第7話
黄色い光が弾け飛んだ。風が耳元を幾筋も切り裂いていった。
死んだ、と思った。
けれども、爆発が収まった中で僕は生きていた。
「ウズラ!」
「ボク、しっかり守れたね」
盾を構えたウズラは誇らしげに笑った。
「おいらもだぞ!」
スターの声が響く。少し前方に、魔法の壁ができていた。それが爆発の威力を和らげたのだろう。

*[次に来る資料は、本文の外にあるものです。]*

$ cat src/logic/cu_pkg.sv
package cu_pkg;

    localparam int OPCODE_W = 6;
    localparam int FUNCT_W = 6;

    // Wait lengths in cycles
    localparam int FETCH_WAIT = 2;
    localparam int MEM_WAIT = 2;
    localparam int EXC_WAIT = 8;
    localparam int WAIT_W = 4;

    // ALU operand A sources
    localparam logic [1:0] SRC_A_PC = 2'd0;
    localparam logic [1:0] SRC_A_REG = 2'd1;

    // ALU operand B sources
    localparam logic [2:0] SRC_B_REG = 3'd0;
    localparam logic [2:0] SRC_B_FOUR = 3'd1;
    localparam logic [2:0] SRC_B_IMM = 3'd2;

    // Memory address sources
    localparam logic [2:0] IORD_PC = 3'd0;
    localparam logic [2:0] IORD_ALU = 3'd1;
    localparam logic [2:0] IORD_VECTOR = 3'd2;

    typedef enum logic [OPCODE_W-1:0] {
        op_rtype = 6'h00,
        op_j = 6'h02,
        op_jal = 6'h03,
        op_addi = 6'h08,
        op_addiu = 6'h09,
        op_lb = 6'h20,
        op_lh = 6'h21,
        op_lw = 6'h23,
        op_sb = 6'h28,
        op_sh = 6'h29,
        op_sw = 6'h2b
    } opcode_e;

    typedef enum logic [FUNCT_W-1:0] {
        fn_jr = 6'h08,
        fn_add = 6'h20,
        fn_sub = 6'h22,
        fn_and = 6'h24
    } funct_e;

    typedef enum logic [3:0] {
        insn_add, insn_sub, insn_and,
        insn_addi, insn_addiu,
        insn_lw, insn_lh, insn_lb,
        insn_sw, insn_sh, insn_sb,
        insn_j, insn_jal, insn_jr,
        insn_illegal
    } insn_e;

    typedef enum logic [4:0] {
        st_reset_stack,
        st_fetch_wait, st_fetch_latch,
        st_decode_regs, st_decode_dispatch,
        st_alu_reg, st_alu_imm,
        st_write_rd, st_write_rt_checked, st_write_rt,
        st_load_addr, st_mem_read, st_mdr_select, st_load_write,
        st_store_addr, st_store_write,
        st_jump, st_jal_link, st_link_write, st_jump_reg,
        st_exc_illegal, st_exc_overflow, st_exc_commit
    } step_e;

    typedef enum logic [2:0] {alu_pass = 3'd0, alu_add = 3'd1, alu_sub = 3'd2, alu_and = 3'd3} alu_op_e;
    typedef enum logic [2:0] {pc_alu = 3'd0, pc_jump = 3'd2, pc_vector = 3'd3} pc_src_e;
    typedef enum logic [1:0] {width_word = 2'd0, width_half = 2'd1, width_byte = 2'd2} width_e;
    typedef enum logic [1:0] {dst_rt = 2'd0, dst_rd = 2'd1, dst_stack = 2'd2, dst_ra = 2'd3} reg_dst_e;
    typedef enum logic [3:0] {m2r_alu = 4'd0, m2r_mdr = 4'd1, m2r_stack = 4'd4} mem_to_reg_e;
    typedef enum logic [1:0] {exc_code_illegal = 2'd0, exc_code_overflow = 2'd1} except_e;

    typedef struct packed {
        logic pc_write;
        logic branch;
        logic mem_wr;
        logic ir_write;
        logic a_write;
        logic b_write;
        logic mdr_write;
        logic alu_reg_write;
        logic epc_write;
        logic reg_write;
        logic [1:0] spare;      // Always zero
    } ctrl_strobes_t;

    typedef struct packed {
        reg_dst_e reg_dst;
        except_e except;
        width_e mem_to_mdr;     // Load width
        width_e b_to_c;         // Store width
        logic [1:0] alu_src_a;
        logic [2:0] iord;
        logic [2:0] alu_src_b;
        alu_op_e alu_op;
        pc_src_e pc_src;
        mem_to_reg_e mem_to_reg;
    } ctrl_selects_t;

    localparam ctrl_strobes_t STROBES_IDLE = '0;
    localparam ctrl_selects_t SELECTS_IDLE = '0;

endpackage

ミミズの姿は跡形もなくなっていた。僕らは、しばらく無言で立ち尽くすしかなかった。
「主、進もうぜ!」
最初に口を開いたのは、スターだった。
「うん、ボクも頑張るから」
「気にするな。元々おいらたちはそういう存在なんだ」
二人が、歩き出した。僕は、すぐに追いかけることはできなかった。
「もうすぐだ」
またミミズが出てきたらどうしようかと思ったけれど、それは大丈夫だった。あれだけ大きなものだから、魔法使いもそうそうは生み出せないのだろう。スターの魔法で穴を大きくしながら、僕らは敵の巣を侵攻していった。
見かけるのは普通の働き蟻ばかりだった。他の戦力はおとりのキノコ兵たちのところに行っているのか、元々そんなにいなかったのか。
もうすぐ、女王様の部屋にたどり着けるはずだ。
「いよいよだねえ。どんな人かねえ、女王様は。おいらわくわくしちゃうな」
「ボクも楽しみ」
幾つもの部屋を通り過ぎ、ついに大きな穴の前にたどり着いた。久しぶりだ。元々ここは僕ら一族の巣であり、敵に奪われた。僕はかつて、ここで生まれた。そして将来の女王様の夫候補として、育ってきたのである。
女王様と結ばれることはなかった。けれども僕は今でも、女王様を敬愛している。
魔法の力を得たことで、助けに来ることができた。キノコ者たちは本当によく頑張ってくれた。
「さあ、行こう」
僕達三人は、その部屋へと歩みを進めた。